Good day. I’m Dr. Gary Raskob, and I’m speaking to you today from the University of Oklahoma Health Sciences Center in Oklahoma City, Oklahoma. Today on Clot Chronicles, I’ll be discussing the treatment of cancer-associated venous thromboembolism (VTE). 

Treatment of patients who develop VTE in association with cancer is quite challenging for several reasons. First, these patients have an increased risk of recurrent thromboembolism and an increased risk of bleeding compared to similar patients with thrombosis who do not have cancer. But in addition, there are some patient- and cancer-related factors that influence the approach to treatment. 

Now historically, low-molecular-weight heparin (LMWH)—given for both initial treatment and continued as the long-term treatment—has been the approach of choice recommended by evidence-based practice guidelines. This practice dates back to the early 2000s to a landmark study, which demonstrated that using LMWH in this way was more effective than using just an initial course of LMWH followed by oral anticoagulation with a vitamin K antagonist (such as warfarin).

Now recently, with the advent of the direct oral anticoagulants (DOACs) over the last 10 years, the treatment of the cancer patient was a target to improve the quality of life and outcomes for these patients by potentially avoiding the need for these patients to inject themselves for many months. And over the last 3 years or so, we’ve had multiple clinical trials completed evaluating the DOACs in patients with cancer-associated VTE. In 2020, the National Comprehensive Cancer Network (NCCN) revised their recommendations for the treatment of cancer-associated VTE such that now the DOACs are the preferred approach for patients with VTE and cancer who do not have gastrointestinal (GI) cancer and specifically, who do not have significant intraluminal gastric or gastroesophageal tumors or other high-risk factors for bleeding. 

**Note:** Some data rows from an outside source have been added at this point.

File: config.mk
export PLATFORM = sky130hd
export DESIGN_NAME = back_end
export DESIGN_NICKNAME = d
export VERILOG_FILES = /design/src/rtl/accel_pkg.sv /design/src/rtl/axis_out_buf.sv /design/src/rtl/back_end.sv
export SDC_FILE = /design/constraint.sdc
export NUM_CORES = 1
export LEC_CHECK = 0
export BUFFER_PORTS_ARGS = -buffer_cell sky130_fd_sc_hd__buf_2
export CORE_MARGIN = 2
export CORE_UTILIZATION = 40
export CTS_BUF_LIST = sky130_fd_sc_hd__clkbuf_16
export CTS_CLUSTER_DIAMETER = 100
export DETAILED_ROUTE_END_ITERATION = 16
export MAX_ROUTING_LAYER = met4
export PLACE_DENSITY = 0.6
export REMOVE_ABC_BUFFERS = 1
export SYNTH_ARGS = -nofsm -noshare
export SYNTH_HDL_FRONTEND = slang
export SYNTH_SLANG_ARGS = --single-unit
export TNS_END_PERCENT = 5
File: constraint.sdc
create_clock -name aclk -period 3.78 [get_ports aclk]
set_clock_uncertainty 0.15 [all_clocks]
set_input_delay 0.378 -clock aclk [delete_from_list [all_inputs] [get_ports aclk]]
set_output_delay 0.378 -clock aclk [all_outputs]
set_load 0.05 [all_outputs]
File: src/rtl/accel_pkg.sv
// Shared accelerator definitions: FSM state encodings and default datapath widths.
package accel_pkg;

  localparam int unsigned DEF_DATA_WIDTH = 32;
  localparam int unsigned DEF_LEN_WIDTH  = 16;

  typedef enum logic [1:0] {
    FE_IDLE    = 2'd0,
    FE_LOAD    = 2'd1,
    FE_COMPUTE = 2'd2,
    FE_FLUSH   = 2'd3
  } fe_state_e;

  typedef enum logic [1:0] {
    BE_IDLE = 2'd0,
    BE_RUN  = 2'd1,
    BE_LAST = 2'd2,
    BE_DONE = 2'd3
  } be_state_e;

endpackage

File: src/rtl/axis_out_buf.sv
// Two-entry head/skid output buffer; head drives the stream, skid absorbs the
// word returning from the FIFO while the head is still waiting for a handshake.
module axis_out_buf
  import accel_pkg::*;
#(
  parameter int unsigned DATA_WIDTH = DEF_DATA_WIDTH
) (
  input  logic                  aclk,
  input  logic                  areset,
  input  logic                  wr,
  input  logic [DATA_WIDTH-1:0] wdata,
  input  logic                  pop,
  output logic [1:0]            occ,
  output logic [1:0]            occ_next_c,
  output logic                  valid,
  output logic [DATA_WIDTH-1:0] head
);

  logic [DATA_WIDTH-1:0] skid;
  logic [1:0]            occ_after_pop;

  always_comb begin
    occ_after_pop = occ - {1'b0, pop};
    occ_next_c    = occ_after_pop + {1'b0, wr};
  end

  // A returning word lands in head only if head is free once this pop retires.
  always_ff @(posedge aclk) begin
    if (areset) begin
      occ   <= 2'd0;
      valid <= 1'b0;
      head  <= '0;
      skid  <= '0;
    end else begin
      occ   <= occ_next_c;
      valid <= (occ_next_c != 2'd0);
      if (pop && (occ == 2'd2)) head <= skid;
      if (wr) begin
        if (occ_after_pop == 2'd0) head <= wdata;
        else                       skid <= wdata;
      end
    end
  end

endmodule

File: src/rtl/back_end.sv
// Output-side controller: drains the result FIFO into an AXI4-Stream master for
// a programmed word count, flags the final word with tlast, then pulses done.
module back_end
  import accel_pkg::*;
#(
  parameter int unsigned DATA_WIDTH = DEF_DATA_WIDTH,
  parameter int unsigned LEN_WIDTH  = DEF_LEN_WIDTH
) (
  input  logic                  aclk,
  input  logic                  areset,
  input  logic                  start,
  input  logic [LEN_WIDTH-1:0]  len,
  input  logic                  empty,
  input  logic [DATA_WIDTH-1:0] fifo_dout,
  output logic                  rden,
  output logic [DATA_WIDTH-1:0] m_axis_tdata,
  output logic                  m_axis_tvalid,
  input  logic                  m_axis_tready,
  output logic                  m_axis_tlast,
  output logic                  busy,
  output logic                  done
);

  be_state_e            state, state_next;
  logic [LEN_WIDTH-1:0] to_issue, to_send, to_send_next;
  logic                 inflight, pop, accept;
  logic [1:0]           occ, occ_next;
  logic [2:0]           pending;

  assign pop     = m_axis_tvalid && m_axis_tready;
  assign accept  = (state == BE_IDLE) && start;
  // Words that will occupy the buffer after this cycle, excluding a new read.
  assign pending = 3'(occ) + 3'(inflight) - 3'(pop);

  always_ff @(posedge aclk) begin
    if (areset) state <= BE_IDLE;
    else        state <= state_next;
  end

  always_comb begin
    state_next = state;
    rden       = 1'b0;
    case (state)
      BE_IDLE: begin
        if (start) state_next = (len != '0) ? BE_RUN : BE_DONE;
      end
      BE_RUN: begin
        rden = !empty && (to_issue != '0) && (pending < 3'd2);
        if (rden && (to_issue == LEN_WIDTH'(1))) state_next = BE_LAST;
      end
      BE_LAST: begin
        if (pop && (to_send == LEN_WIDTH'(1))) state_next = BE_DONE;
      end
      BE_DONE: state_next = BE_IDLE;
      default: state_next = BE_IDLE;
    endcase
  end

  always_comb begin
    to_send_next = to_send;
    if (accept)   to_send_next = len;
    else if (pop) to_send_next = to_send - LEN_WIDTH'(1);
  end

  // tlast is precomputed so it registers alongside the word it qualifies.
  always_ff @(posedge aclk) begin
    if (areset) begin
      to_issue     <= '0;
      to_send      <= '0;
      inflight     <= 1'b0;
      busy         <= 1'b0;
      done         <= 1'b0;
      m_axis_tlast <= 1'b0;
    end else begin
      inflight <= rden;
      to_send  <= to_send_next;
      if (accept)    to_issue <= len;
      else if (rden) to_issue <= to_issue - LEN_WIDTH'(1);
      busy         <= (state_next != BE_IDLE);
      done         <= (state_next == BE_DONE);
      m_axis_tlast <= (occ_next != 2'd0) && (to_send_next == LEN_WIDTH'(1));
    end
  end

  axis_out_buf #(
    .DATA_WIDTH(DATA_WIDTH)
  ) u_buf (
    .aclk      (aclk),
    .areset    (areset),
    .wr        (inflight),
    .wdata     (fifo_dout),
    .pop       (pop),
    .occ       (occ),
    .occ_next_c(occ_next),
    .valid     (m_axis_tvalid),
    .head      (m_axis_tdata)
  );

endmodule
== Word level (Yosys, flattened, before mapping) ==
Cells that the tools add are included.
Widths: inputs -> output; s select.
Cells by class
  add/sub/neg operators: 6
  magnitude comparators: 1
  eq/ne operators: 8
  multiplexer cells: 13
  bitwise operators: 1
  reductions and logical operators: 17
Operators with widths (number)
  $mux 32: 3
  $mux 16: 4
  $eq 16x1->1 const B: 3
  $reduce_bool 16->1: 2
  $sub 16x1->16 const B: 2
  $eq 2x2->1 const B: 4
  $logic_and 1x1->1: 8
  $mux 2: 4
  $pmux 2 s4: 1
  $reduce_bool 2->1: 3
  $logic_not 2->1: 2
  $add 2x1->3: 1
  $lt 3x2->1 const B: 1
  $sub 3x1->3: 1
  $add 2x1->2: 1
  $eq 2x1->1 const B: 1
  $reduce_and 2->1: 1
  $sub 2x1->2: 1
  $logic_not 1->1: 1
  $mux 1: 1
  $not 1->1: 1
Word-level totals
  register bits after elaboration: 105
  input bits: 53
  output and inout bits: 37
  word-level logic and storage cells: 57

== Longest topological paths before layout ==
Gate-level depths: netlist of the first run.
  depth after elaboration: 8
  mapped depth: 11
  gate-level depth less buffers: 10

== Hierarchy ==
A second synthesis of the first run with hierarchy kept.
Second synthesis, totals
  cells, all modules: 602
  area, all modules: 5426.5 um^2
By module, submodules not included
  axis_out_buf: instances 1, cells an instance 337, area each 3263.1 um^2, sequential area each 1341.3 um^2
  back_end: instances 1, cells an instance 265, area each 2163.3 um^2, sequential area each 760.7 um^2

== Worst setup path before layout of the first run ==
No wires, ideal clock.
  kind: reg2reg
  start point: reg u_buf.valid
  end point: reg to_issue[10]
  setup time: 0.132 ns
  arrival: 3.467 ns
  required time: 3.498 ns
  path slack: 0.031 ns
  stages on the path, launching flop included: 12
  path buffers: 2
  clock period less this slack: 3.749 ns
  path through: dfxtp_1 > nand2_1 > nor2_1 > clkbuf_1 > fa_1 > xor2_1 > or4_4 > a31oi_4 > buf_2 > nand2_1 > o311ai_0 > a21oi_1
Between the ends
  word-level cells in the longest chain between the ends: 6
RTL lines
  start, declared: line axis_out_buf.sv:15  | output logic valid,
  start signal, assigned: line axis_out_buf.sv:36  | valid <= (occ_next_c != 2'd0);
  $logic_and 1x1->1: line back_end.sv:30  | assign pop = m_axis_tvalid && m_axis_tready;
  $sub 3x1->3: line back_end.sv:33  | assign pending = 3'(occ) + 3'(inflight) - 3'(pop);
  $lt 3x2->1: line back_end.sv:48  | rden = !empty && (to_issue != '0) && (pending < 3'd2);
  $logic_and 1x1->1: line back_end.sv:48
  $mux 1: line back_end.sv:43  | case (state)
  via rden: line back_end.sv:15  | output logic rden,
  $reduce_bool 2->1 (no line)
  end signal, assigned: line back_end.sv:77  | if (accept) to_issue <= len;
  end signal, assigned: line back_end.sv:78  | else if (rden) to_issue <= to_issue - LEN_WIDTH'(1);
  end, declared: line back_end.sv:25  | logic [LEN_WIDTH-1:0] to_issue, to_send, to_send_next;
The timed path passes the listed nets, and every way through them passes these cells.
A chain may end at the register's enable or synchronous reset.

== Worst setup path in the final report of the first run ==
  start point: reg u_buf.valid
  end point: out rden
Between the ends
  word-level cells in the longest chain between the ends: 5
RTL lines (line)
  $logic_and 1x1->1: back_end.sv:30
  $sub 3x1->3: back_end.sv:33
  $lt 3x2->1: back_end.sv:48
  $logic_and 1x1->1: back_end.sv:48
  $mux 1: back_end.sv:43
  end, declared: back_end.sv:15
No other way between the ends.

And so, the DOACs provide an important advance for these patients without GI cancer. It’s clear that they’re as effective—with similar bleeding rates to the LMWH regimens—and can be, therefore, given and help patients avoid the need for injecting themselves for many months. Now among patients with gastroesophageal or gastric tumors—particularly intraluminal tumors—the DOACs either should not be used, or used with caution, because of an increased risk of bleeding in these patients. Nevertheless, fatal or very severe bleeding occurs similarly to LMWH. Most of the excess bleeding does occur from the upper GI and is manageable with standard measures. But nevertheless, the increased risk of bleeding is a tradeoff to be discussed with patients that is associated with the use of DOACs. 

In considering then other potential controversies and caveats regarding the use of the DOACs and anticoagulation in the cancer patient with VTE, there are issues like the duration of treatment. It is generally accepted that treatment be given for a minimum of 6 months, but the optimal duration remains uncertain. Specific approaches in people with moderate renal impairment or other considerations, potential interactions with cancer drugs and other issues like management in patients with thrombocytopenia or patients with brain metastases, remain somewhat controversial and are areas of ongoing investigation. 

We’re pleased that we are able to bring together a group of experts in this field to summarize and discuss this area in a recent publication of The Oncologist that really highlights the evidence for the use of the DOACs and gives the history of treatment of these types of patients and then outlines for clinicians some of those unresolved areas and the best guesses and suggestions of some experts who deal with these patients every day. And so we welcome you to read that publication, and we welcome your feedback on that. 

This is Dr. Gary Raskob for Clot Chronicles, and I thank you for your attention.